Yates’s reply reflected his eagerness to make amends for his previous outburst. He assured her that he was equal to coping with Dookie’s periodic duns, however much he used to protest about the “strain” they put on him, which he now dismissed as a “pretty childish attitude”: “If I can’t help her, I can’t—and until I can it certainly shouldn’t matter much how close to her I live.” In the meantime he was glad to know that Dookie’s spirits were high withal, which of course was “the most important thing.”
With Dookie facing another eviction, Sheila went about trying to solve her own living situation. Briefly she considered buying a house amid the dystopian sprawl of Levittown, near their friends the Cains, who admitted the place was a “wasteland.” But then one could hardly beat the price—a GI loan paid for the house, with carrying charges of sixty-three dollars a month—so Sheila figured it wouldn’t hurt to look. She was not impressed: “The Levittown houses are clean and modern and very tempting but the people are simply awful and once the joy of the Bendix had worn off, we’d all go crazy”; besides, she added, the nursery schools in the area were full of “strident Jewish supervisors” and overcrowded to boot. For the time being, then, she decided to find an apartment in the city and get a job, though the idea of buying a place in the suburbs was something she wanted her husband to bear in mind (“if we become a family again”).
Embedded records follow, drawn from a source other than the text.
Background: an optimization exercise with open tools, aiming at small area. Do not read the settings as production practice. The RTL was checked by simulation tests, not by an equivalence proof against the original design. No driver is modelled on the clock port, so clocking that relies on it looks cheaper here than on a real chip. Power figures rest on the tool's default switching activity, not on a simulated workload.

## red
==> flow/design.v <==
module fifo_rdec (
    input rst, rd,
    input [3:0] a,
    output [15:0] sel,
    output hold
);
    wire g;
    wire [3:0] an, lo_n, hi_n;
    fifo_nor2b g_g (.a(rst), .b_n(rd), .y(g));
    fifo_nor2  g_h (.a(rd), .b(rst), .y(hold));
    genvar k;
    generate for (k = 0; k < 4; k = k + 1) begin : inv
        fifo_inv g_i (.a(a[k]), .y(an[k]));
    end endgenerate
    generate for (k = 0; k < 4; k = k + 1) begin : pre
        fifo_nand3 g_lo (.a(g), .b(k & 1 ? a[0] : an[0]), .c(k & 2 ? a[1] : an[1]), .y(lo_n[k]));
        fifo_nand2 g_hi (.a(k & 1 ? a[2] : an[2]), .b(k & 2 ? a[3] : an[3]), .y(hi_n[k]));
    end endgenerate
    generate for (k = 0; k < 16; k = k + 1) begin : fin
        fifo_nor2 g_s (.a(lo_n[k % 4]), .b(hi_n[k / 4]), .y(sel[k]));
    end endgenerate
endmodule
module fifo_nor2 (input a, b, output y);
    assign y = ~(a | b);
endmodule
module fifo_aoi222 (input a0, b0, a1, b1, a2, b2, output y);
    assign y = ~((a0 & b0) | (a1 & b1) | (a2 & b2));
endmodule
module fifo_ao5 (input [4:0] y, input a0, b0, a1, b1, output x);
    wire c1, c;
    fifo_and4  g_c1 (.a(y[0]), .b(y[1]), .c(y[2]), .d(y[3]), .y(c1));
    fifo_nand2 g_c  (.a(c1), .b(y[4]), .y(c));
    fifo_a221o g_x  (.a1(a0), .a2(b0), .b1(a1), .b2(b1), .c1(c), .x(x));
endmodule
module fifo_ctl (
    input rst, wr_en, rd_en,
    input [4:0] p,
    output full, empty, wr, rd,
    output [4:0] pn
);
    wire n4, up, dn, rst_n;
    wire a2, a3, a4, z2, z3, z4;
    wire [4:0] t, x;
    assign empty = p[4];
    fifo_nand4 g_n4 (.a(p[0]), .b(p[1]), .c(p[2]), .d(p[3]), .y(n4));
    fifo_nor2  g_fl (.a(n4), .b(p[4]), .y(full));
    fifo_nor2b g_wr (.a(full), .b_n(wr_en), .y(wr));
    fifo_nor2b g_rd (.a(p[4]), .b_n(rd_en), .y(rd));
    fifo_nor2b g_up (.a(rd), .b_n(wr), .y(up));
    fifo_nor2b g_dn (.a(wr), .b_n(rd), .y(dn));
    fifo_inv   g_rn (.a(rst), .y(rst_n));
    fifo_and2  g_a2 (.a(p[0]), .b(p[1]), .y(a2));
    fifo_and3  g_a3 (.a(p[0]), .b(p[1]), .c(p[2]), .y(a3));
    fifo_inv   g_a4 (.a(n4), .y(a4));
    fifo_nor2  g_z2 (.a(p[0]), .b(p[1]), .y(z2));
    fifo_nor3  g_z3 (.a(p[0]), .b(p[1]), .c(p[2]), .y(z3));
    fifo_nor4  g_z4 (.a(p[0]), .b(p[1]), .c(p[2]), .d(p[3]), .y(z4));
    fifo_or2   g_t0 (.a(up), .b(dn), .y(t[0]));
    fifo_mux2  g_t1 (.s(p[0]), .a1(up), .a0(dn), .y(t[1]));
    fifo_ao22  g_t2 (.a0(up), .b0(a2), .a1(dn), .b1(z2), .y(t[2]));
    fifo_ao22  g_t3 (.a0(up), .b0(a3), .a1(dn), .b1(z3), .y(t[3]));
    fifo_ao22  g_t4 (.a0(up), .b0(a4), .a1(dn), .b1(z4), .y(t[4]));
    genvar k;
    generate for (k = 0; k < 5; k = k + 1) begin : nx
        fifo_xnor2 g_x (.a(p[k]), .b(t[k]), .y(x[k]));
        fifo_nand2 g_n (.a(rst_n), .b(x[k]), .y(pn[k]));
    end endgenerate
endmodule
module fifo_inv   (input a, output y);             assign y = ~a;                endmodule
module fifo_nand2 (input a, b, output y);          assign y = ~(a & b);          endmodule
module fifo_nand4 (input a, b, c, d, output y);    assign y = ~(a & b & c & d);  endmodule
module fifo_nor2b (input a, b_n, output y);        assign y = ~(a | ~b_n);       endmodule
module fifo_nor3  (input a, b, c, output y);       assign y = ~(a | b | c);      endmodule
module fifo_nor4  (input a, b, c, d, output y);    assign y = ~(a | b | c | d);  endmodule
module fifo_and2  (input a, b, output y);          assign y = a & b;             endmodule
module fifo_and3  (input a, b, c, output y);       assign y = a & b & c;         endmodule
module fifo_or2   (input a, b, output y);          assign y = a | b;             endmodule
module fifo_xnor2 (input a, b, output y);          assign y = ~(a ^ b);          endmodule
module fifo_mux2  (input s, a1, a0, output y);     assign y = s ? a1 : a0;       endmodule
module fifo_ao22  (input a0, b0, a1, b1, output y); assign y = (a0 & b0) | (a1 & b1); endmodule
module fifo_nand3 (input a, b, c, output y);       assign y = ~(a & b & c);      endmodule
module fifo_and4  (input a, b, c, d, output y);    assign y = a & b & c & d;     endmodule
module fifo_a221o (input a1, a2, b1, b2, c1, output x); assign x = (a1 & a2) | (b1 & b2) | c1; endmodule
module sync_fifo #(parameter width=8, depth=16, addr_size=4)(
    input [width-1:0] data_in,
    input rst, clk, rd_en, wr_en,
    output fifo_full, fifo_empty,
    output [width-1:0] data_out
);
reg [4:0] p;
reg [7:0] ram [0:15];
reg [7:0] dout;
wire wr, rd;
wire [4:0] pn;
fifo_ctl u_ctl (.rst(rst), .wr_en(wr_en), .rd_en(rd_en), .p(p),
    .full(fifo_full), .empty(fifo_empty), .wr(wr), .rd(rd), .pn(pn));
assign data_out = dout;
always @(posedge clk)
    p <= pn;
integer i;
always @(posedge clk) begin
    if (wr) begin
        ram[0] <= data_in;
        for (i = 1; i < 16; i = i + 1)
            ram[i] <= ram[i-1];
    end
end
wire [15:0] sel;
wire hold;
fifo_rdec u_dec (.rst(rst), .rd(rd), .a(p[3:0]), .sel(sel), .hold(hold));
genvar b;
generate for (b = 0; b < 8; b = b + 1) begin : bitslice
    wire [4:0] y;
    fifo_aoi222 u0 (.a0(sel[0]),  .b0(ram[0][b]),  .a1(sel[1]),  .b1(ram[1][b]),  .a2(sel[2]),  .b2(ram[2][b]),  .y(y[0]));
    fifo_aoi222 u1 (.a0(sel[3]),  .b0(ram[3][b]),  .a1(sel[4]),  .b1(ram[4][b]),  .a2(sel[5]),  .b2(ram[5][b]),  .y(y[1]));
    fifo_aoi222 u2 (.a0(sel[6]),  .b0(ram[6][b]),  .a1(sel[7]),  .b1(ram[7][b]),  .a2(sel[8]),  .b2(ram[8][b]),  .y(y[2]));
    fifo_aoi222 u3 (.a0(sel[9]),  .b0(ram[9][b]),  .a1(sel[10]), .b1(ram[10][b]), .a2(sel[11]), .b2(ram[11][b]), .y(y[3]));
    fifo_aoi222 u4 (.a0(sel[12]), .b0(ram[12][b]), .a1(sel[13]), .b1(ram[13][b]), .a2(sel[14]), .b2(ram[14][b]), .y(y[4]));
    wire d;
    fifo_ao5 u5 (.y(y[4:0]), .a0(sel[15]), .b0(ram[15][b]), .a1(hold), .b1(dout[b]), .x(d));
    always @(posedge clk)
        dout[b] <= d;
end endgenerate
endmodule
clock: 4.0 ns
lec_check: 0
cap_margin: 20
core_margin: 2
core_utilization: 40
slew_margin: 20
synth_hierarchical: 1
standard.sh (not shown) runs the stock make flow with config.mk's settings and CLKGATE_MAP_FILE= SYNTH_SCRIPT=/design/flow/synth_recipe.tcl, a recipe that flattens the netlist after the stock synthesis.
==> flow/flow/run.sh <==
#!/bin/bash
# Standard ORFS layout, except: clock tree without dummy loads (they only
# balance skew between tree branches), and port buffers of the smallest size.
set -euo pipefail
export CTS_ARGS="-sink_clustering_enable -repair_clock_nets -dont_use_dummy_load -buf_list sky130_fd_sc_hd__clkbuf_4"
export BUFFER_PORTS_ARGS="-buffer_cell sky130_fd_sc_hd__buf_1"
export POST_FLOORPLAN_TCL="$PWD/flow/downsize.tcl"
export POST_CTS_TCL="$PWD/flow/postcts.tcl"
bash standard.sh finish > standard.log 2>&1
==> flow/flow/downsize.tcl <==
# After floorplan: every combinational cell that synthesis sized above drive
# strength 1 goes back to its _1 variant; the placement and routing repairs
# later upsize or buffer whatever then needs it for slew, load or timing.
set n 0
foreach inst [get_cells *] {
  set ref [get_property $inst ref_name]
  if { ![regexp {^(sky130_fd_sc_hd__[a-z0-9]+)_([0-9]+)$} $ref -> base drive] } { continue }
  if { $drive <= 1 } { continue }
  if { [regexp {__(df|dl|sdf|edf|sedf|clk|tap|fill|conb|dly|lpflow|probe)} $base] } { continue }
  if { [get_lib_cells -quiet */${base}_1] eq "" } { continue }
  replace_cell [get_full_name $inst] ${base}_1
  incr n
}
puts "downsize: $n cells set to drive strength 1"
==> flow/flow/postcts.tcl <==
# After CTS: a clkbuf_4 leaf whose sinks see a slow clock edge is swapped for
# a clkbuf_8, then the placement is legalised again.
estimate_parasitics -placement
set n 0
foreach inst [get_cells clkbuf_*] {
  if { [get_property $inst ref_name] ne "sky130_fd_sc_hd__clkbuf_4" } { continue }
  set net [get_nets -of_objects [get_pins [get_full_name $inst]/X]]
  set worst 0
  foreach l [get_pins -of_objects $net -filter "direction==input"] {
    set s [get_property $l slew_max]
    if { $s > $worst } { set worst $s }
  }
  if { $worst > 0.115 } {
    replace_cell $inst sky130_fd_sc_hd__clkbuf_8
    incr n
  }
}
puts "post-cts: upsized $n clock buffers"
if { $n > 0 } {
  detailed_placement
  estimate_parasitics -placement
}
Input changes introduced in blue (baseline for comparison: red):
==> flow/design.v, changed modules only <==
module fifo_nand6 (input [5:0] y, output x);
    wire c;
    fifo_and4  g_c (.a(y[0]), .b(y[1]), .c(y[2]), .d(y[3]), .y(c));
    fifo_nand3 g_x (.a(c), .b(y[4]), .c(y[5]), .y(x));
endmodule
module fifo_aoi22 (input a0, b0, a1, b1, output y);
    assign y = ~((a0 & b0) | (a1 & b1));
endmodule
module fifo_ctl (
    input rst, wr_en, rd_en,
    input [4:0] p,
    output full, empty, wr, rd,
    output [4:0] pn
);
    wire n4, rst_n;
    wire t0, t1_n, t2, t3_n, t4;
    wire x0, x1_n, x2, x3_n;
    wire [4:0] y;
    assign empty = p[4];
    fifo_nand4 g_n4 (.a(p[0]), .b(p[1]), .c(p[2]), .d(p[3]), .y(n4));
    fifo_nor2  g_fl (.a(n4), .b(p[4]), .y(full));
    fifo_nor2b g_wr (.a(full), .b_n(wr_en), .y(wr));
    fifo_nor2b g_rd (.a(p[4]), .b_n(rd_en), .y(rd));
    fifo_inv   g_rn (.a(rst), .y(rst_n));
    fifo_xor2  g_t0 (.a(wr), .b(rd), .y(t0));
    fifo_xor2  g_x0 (.a(p[0]), .b(rd), .y(x0));
    fifo_nand2 g_t1 (.a(t0), .b(x0), .y(t1_n));
    fifo_xnor2 g_x1 (.a(p[1]), .b(rd), .y(x1_n));
    fifo_nor2  g_t2 (.a(t1_n), .b(x1_n), .y(t2));
    fifo_xor2  g_x2 (.a(p[2]), .b(rd), .y(x2));
    fifo_nand2 g_t3 (.a(t2), .b(x2), .y(t3_n));
    fifo_xnor2 g_x3 (.a(p[3]), .b(rd), .y(x3_n));
    fifo_nor2  g_t4 (.a(t3_n), .b(x3_n), .y(t4));
    fifo_xnor2 g_y0 (.a(p[0]), .b(t0),   .y(y[0]));
    fifo_xor2  g_y1 (.a(p[1]), .b(t1_n), .y(y[1]));
    fifo_xnor2 g_y2 (.a(p[2]), .b(t2),   .y(y[2]));
    fifo_xor2  g_y3 (.a(p[3]), .b(t3_n), .y(y[3]));
    fifo_xnor2 g_y4 (.a(p[4]), .b(t4),   .y(y[4]));
    genvar k;
    generate for (k = 0; k < 5; k = k + 1) begin : nx
        fifo_nand2 g_n (.a(rst_n), .b(y[k]), .y(pn[k]));
    end endgenerate
endmodule
module fifo_xor2  (input a, b, output y);          assign y = a ^ b;             endmodule
module sync_fifo #(parameter width=8, depth=16, addr_size=4)(
    input [width-1:0] data_in,
    input rst, clk, rd_en, wr_en,
    output fifo_full, fifo_empty,
    output [width-1:0] data_out
);
reg [4:0] p;
reg [7:0] ram [0:15];
reg [7:0] dout;
wire wr, rd;
wire [4:0] pn;
fifo_ctl u_ctl (.rst(rst), .wr_en(wr_en), .rd_en(rd_en), .p(p),
    .full(fifo_full), .empty(fifo_empty), .wr(wr), .rd(rd), .pn(pn));
assign data_out = dout;
always @(posedge clk)
    p <= pn;
integer i;
always @(posedge clk) begin
    if (wr) begin
        ram[0] <= data_in;
        for (i = 1; i < 16; i = i + 1)
            ram[i] <= ram[i-1];
    end
end
wire [15:0] sel;
wire hold;
fifo_rdec u_dec (.rst(rst), .rd(rd), .a(p[3:0]), .sel(sel), .hold(hold));
genvar b;
generate for (b = 0; b < 8; b = b + 1) begin : bitslice
    wire [5:0] y;
    fifo_aoi222 u0 (.a0(sel[0]),  .b0(ram[0][b]),  .a1(sel[1]),  .b1(ram[1][b]),  .a2(sel[2]),  .b2(ram[2][b]),  .y(y[0]));
    fifo_aoi222 u1 (.a0(sel[3]),  .b0(ram[3][b]),  .a1(sel[4]),  .b1(ram[4][b]),  .a2(sel[5]),  .b2(ram[5][b]),  .y(y[1]));
    fifo_aoi222 u2 (.a0(sel[6]),  .b0(ram[6][b]),  .a1(sel[7]),  .b1(ram[7][b]),  .a2(sel[8]),  .b2(ram[8][b]),  .y(y[2]));
    fifo_aoi222 u3 (.a0(sel[9]),  .b0(ram[9][b]),  .a1(sel[10]), .b1(ram[10][b]), .a2(sel[11]), .b2(ram[11][b]), .y(y[3]));
    fifo_aoi222 u4 (.a0(sel[12]), .b0(ram[12][b]), .a1(sel[13]), .b1(ram[13][b]), .a2(sel[14]), .b2(ram[14][b]), .y(y[4]));
    fifo_aoi22  u5 (.a0(sel[15]), .b0(ram[15][b]), .a1(hold), .b1(dout[b]), .y(y[5]));
    wire d;
    fifo_nand6  u6 (.y(y), .x(d));
    always @(posedge clk)
        dout[b] <= d;
end endgenerate
endmodule
// module fifo_ao5 removed
// module fifo_a221o removed
## What came out
- blue reached the final stage; the timing, design-rule and antenna checks on its layout passed.
- On worst hold slack, red tracks blue almost exactly.
- blue vs red, worst setup path endpoint: dout[5] vs dout[3]
- Sort red and blue by portion of the clock cycle consumed by the worst path in the final layout, descending, and blue comes first.
- Going from red to blue, critical path depth fell by 1, synthesized cell count fell by 1.5%, post-synthesis share of cell area spent on and, or, nand and nor gates fell by 0.91 points, total met3 wirelength after detailed routing rose by about 23%.

========
## before
sync_fifo, a different RTL version from the one above (not shown whole).
==> module fifo_ctl, before the edit <==
module fifo_ctl (
    input rst, wr_en, rd_en,
    input [4:0] p,
    output full, empty, wr, rd,
    output [4:0] pn
);
    wire n4, up, dn, rst_n;
    wire t0, t1_n, t2, t3_n, t4;
    wire x0, x1_n, x2, x3_n;
    wire [4:0] y;
    assign empty = p[4];
    fifo_nand4 g_n4 (.a(p[0]), .b(p[1]), .c(p[2]), .d(p[3]), .y(n4));
    fifo_nor2  g_fl (.a(n4), .b(p[4]), .y(full));
    fifo_nor2b g_wr (.a(full), .b_n(wr_en), .y(wr));
    fifo_nor2b g_rd (.a(p[4]), .b_n(rd_en), .y(rd));
    fifo_nor2b g_up (.a(rd), .b_n(wr), .y(up));
    fifo_nor2b g_dn (.a(wr), .b_n(rd), .y(dn));
    fifo_inv   g_rn (.a(rst), .y(rst_n));
    fifo_or2   g_t0 (.a(up), .b(dn), .y(t0));
    fifo_xor2  g_x0 (.a(p[0]), .b(dn), .y(x0));
    fifo_nand2 g_t1 (.a(t0), .b(x0), .y(t1_n));
    fifo_xnor2 g_x1 (.a(p[1]), .b(dn), .y(x1_n));
    fifo_nor2  g_t2 (.a(t1_n), .b(x1_n), .y(t2));
    fifo_xor2  g_x2 (.a(p[2]), .b(dn), .y(x2));
    fifo_nand2 g_t3 (.a(t2), .b(x2), .y(t3_n));
    fifo_xnor2 g_x3 (.a(p[3]), .b(dn), .y(x3_n));
    fifo_nor2  g_t4 (.a(t3_n), .b(x3_n), .y(t4));
    fifo_xnor2 g_y0 (.a(p[0]), .b(t0),   .y(y[0]));
    fifo_xor2  g_y1 (.a(p[1]), .b(t1_n), .y(y[1]));
    fifo_xnor2 g_y2 (.a(p[2]), .b(t2),   .y(y[2]));
    fifo_xor2  g_y3 (.a(p[3]), .b(t3_n), .y(y[3]));
    fifo_xnor2 g_y4 (.a(p[4]), .b(t4),   .y(y[4]));
    genvar k;
    generate for (k = 0; k < 5; k = k + 1) begin : nx
        fifo_nand2 g_n (.a(rst_n), .b(y[k]), .y(pn[k]));
    end endgenerate
endmodule
==> module fifo_xor2, before the edit <==
module fifo_xor2  (input a, b, output y);          assign y = a ^ b;             endmodule
==> flow/config.mk <==
export PLATFORM = sky130hd
export DESIGN_NAME = sync_fifo
export DESIGN_NICKNAME = sync_fifo
export VERILOG_FILES = /design/flow/design.v
export SDC_FILE = /design/flow/constraint.sdc
export NUM_CORES = 4
export LEC_CHECK = 0
export CAP_MARGIN = 20
export CORE_MARGIN = 2
export CORE_UTILIZATION = 40
export SLEW_MARGIN = 20
export SYNTH_HIERARCHICAL = 1
==> flow/constraint.sdc <==
create_clock -name core_clock -period 4.0 [get_ports {clk}]
set_input_delay 0.8000 -clock core_clock [delete_from_list [all_inputs] [get_ports {clk}]]
set_output_delay 0.8000 -clock core_clock [all_outputs]
set_load 0.01 [all_outputs]
Scripts as last shown in full above: flow/flow/run.sh, flow/flow/downsize.tcl, flow/flow/postcts.tcl
Changes in after relative to before:
diff --git a/flow/design.v b/flow/design.v
--- a/flow/design.v
+++ b/flow/design.v
@@ -39,38 +39,35 @@
     input [4:0] p,
     output full, empty, wr, rd,
     output [4:0] pn
 );
     wire n4, up, dn, rst_n;
-    wire t0, t1_n, t2, t3_n, t4;
-    wire x0, x1_n, x2, x3_n;
-    wire [4:0] y;
+    wire a2, a3, a4, z2, z3, z4;
+    wire [4:0] t, x;
     assign empty = p[4];
     fifo_nand4 g_n4 (.a(p[0]), .b(p[1]), .c(p[2]), .d(p[3]), .y(n4));
     fifo_nor2  g_fl (.a(n4), .b(p[4]), .y(full));
     fifo_nor2b g_wr (.a(full), .b_n(wr_en), .y(wr));
     fifo_nor2b g_rd (.a(p[4]), .b_n(rd_en), .y(rd));
     fifo_nor2b g_up (.a(rd), .b_n(wr), .y(up));
     fifo_nor2b g_dn (.a(wr), .b_n(rd), .y(dn));
     fifo_inv   g_rn (.a(rst), .y(rst_n));
-    fifo_or2   g_t0 (.a(up), .b(dn), .y(t0));
-    fifo_xor2  g_x0 (.a(p[0]), .b(dn), .y(x0));
-    fifo_nand2 g_t1 (.a(t0), .b(x0), .y(t1_n));
-    fifo_xnor2 g_x1 (.a(p[1]), .b(dn), .y(x1_n));
-    fifo_nor2  g_t2 (.a(t1_n), .b(x1_n), .y(t2));
-    fifo_xor2  g_x2 (.a(p[2]), .b(dn), .y(x2));
-    fifo_nand2 g_t3 (.a(t2), .b(x2), .y(t3_n));
-    fifo_xnor2 g_x3 (.a(p[3]), .b(dn), .y(x3_n));
-    fifo_nor2  g_t4 (.a(t3_n), .b(x3_n), .y(t4));
-    fifo_xnor2 g_y0 (.a(p[0]), .b(t0),   .y(y[0]));
-    fifo_xor2  g_y1 (.a(p[1]), .b(t1_n), .y(y[1]));
-    fifo_xnor2 g_y2 (.a(p[2]), .b(t2),   .y(y[2]));
-    fifo_xor2  g_y3 (.a(p[3]), .b(t3_n), .y(y[3]));
-    fifo_xnor2 g_y4 (.a(p[4]), .b(t4),   .y(y[4]));
+    fifo_and2  g_a2 (.a(p[0]), .b(p[1]), .y(a2));
+    fifo_and3  g_a3 (.a(p[0]), .b(p[1]), .c(p[2]), .y(a3));
+    fifo_inv   g_a4 (.a(n4), .y(a4));
+    fifo_nor2  g_z2 (.a(p[0]), .b(p[1]), .y(z2));
+    fifo_nor3  g_z3 (.a(p[0]), .b(p[1]), .c(p[2]), .y(z3));
+    fifo_nor4  g_z4 (.a(p[0]), .b(p[1]), .c(p[2]), .d(p[3]), .y(z4));
+    fifo_or2   g_t0 (.a(up), .b(dn), .y(t[0]));
+    fifo_mux2  g_t1 (.s(p[0]), .a1(up), .a0(dn), .y(t[1]));
+    fifo_ao22  g_t2 (.a0(up), .b0(a2), .a1(dn), .b1(z2), .y(t[2]));
+    fifo_ao22  g_t3 (.a0(up), .b0(a3), .a1(dn), .b1(z3), .y(t[3]));
+    fifo_ao22  g_t4 (.a0(up), .b0(a4), .a1(dn), .b1(z4), .y(t[4]));
     genvar k;
     generate for (k = 0; k < 5; k = k + 1) begin : nx
-        fifo_nand2 g_n (.a(rst_n), .b(y[k]), .y(pn[k]));
+        fifo_xnor2 g_x (.a(p[k]), .b(t[k]), .y(x[k]));
+        fifo_nand2 g_n (.a(rst_n), .b(x[k]), .y(pn[k]));
     end endgenerate
 endmodule
 module fifo_inv   (input a, output y);             assign y = ~a;                endmodule
 module fifo_nand2 (input a, b, output y);          assign y = ~(a & b);          endmodule
 module fifo_nand4 (input a, b, c, d, output y);    assign y = ~(a & b & c & d);  endmodule
@@ -83,11 +80,10 @@
 module fifo_xnor2 (input a, b, output y);          assign y = ~(a ^ b);          endmodule
 module fifo_mux2  (input s, a1, a0, output y);     assign y = s ? a1 : a0;       endmodule
 module fifo_ao22  (input a0, b0, a1, b1, output y); assign y = (a0 & b0) | (a1 & b1); endmodule
 module fifo_nand3 (input a, b, c, output y);       assign y = ~(a & b & c);      endmodule
 module fifo_and4  (input a, b, c, d, output y);    assign y = a & b & c & d;     endmodule
-module fifo_xor2  (input a, b, output y);          assign y = a ^ b;             endmodule
 module sync_fifo #(parameter width=8, depth=16, addr_size=4)(
     input [width-1:0] data_in,
     input rst, clk, rd_en, wr_en,
     output fifo_full, fifo_empty,
     output [width-1:0] data_out
--- outcome ---
Initial core utilization | after below before. Of after and before, the lower fraction of area in multi-input gates belongs to before. before → after: sequential power share went up 0.5 points; wire length per cell went down. Top achievable clock speed deteriorates in after relative to before. Design area, after and before: lower on before. Across both runs, global-route usage was lower for after than for before. after against before; summed instance area of the synthesized netlist is up slightly. Against before, after reports a post-placement worst setup slack that is lower. Taking before as the reference, in after final worst slack moved down; clock power moved up.

-- static timing again, ports no longer ideal --
The flow's constraints put no driver on any port. The routed layouts listed below were extracted and timed again, unchanged, in two steps.
Step 1 assumes that a clkbuf_16 drives the clock port and a buf_2 every other input.
Step 2 moves the port delays by t, midway between the first and last clock arrival at a register: inputs arrive t later, outputs are due t later. That takes back most of the time a late clock gives input paths.
Slacks: no drivers / after step 1 / after step 2; pairs: no drivers / after step 1.
run | t (ns) | setup WS [ns] | hold slack, ns | worst slew at a driven data input, ns | cell pins on the clock port's net
red | 0.420 | 1.498 / 1.507 / 1.087 | 0.436 / 0.436 / 0.436 | 0.03 | 1
blue | 0.419 | 1.309 / 1.320 / 0.901 | 0.438 / 0.438 / 0.438 | 0.03 | 1
before | 0.420 | 1.553 / 1.553 / 1.208 | 0.417 / 0.417 / 0.417 | 0.03 | 1
after | 0.424 | 1.516 / 1.527 / 1.103 | 0.424 / 0.424 / 0.424 | 0.03 | 1
After both steps every run listed still meets setup and hold. For after, which loses most, drivers alone change the setup slack by +0.011 ns; drivers and shift together by -0.413 ns.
Meanwhile Yates awaited news of “Tenor,” and found himself in a “creative slump”: He was still without a good idea for a novel, and was sick of writing short stories and living hand-to-mouth with a “completely aimless, pointless, useless bastard” like Bill Bray for company. Two pieces of bad news had deflated him further: His six best stories were returned in a batch by the English magazine Argosy, whose editor remarked on their “Americanness” and “bitter astringency of tone” (“You certainly shoot to kill, don’t you?”); and the next day he learned that Collier’s had declined “Tenor,” since they “[didn’t] have room for another story about the emotional problems of a young boy.” Monica McCall remained confident, though by then her mood wasn’t contagious.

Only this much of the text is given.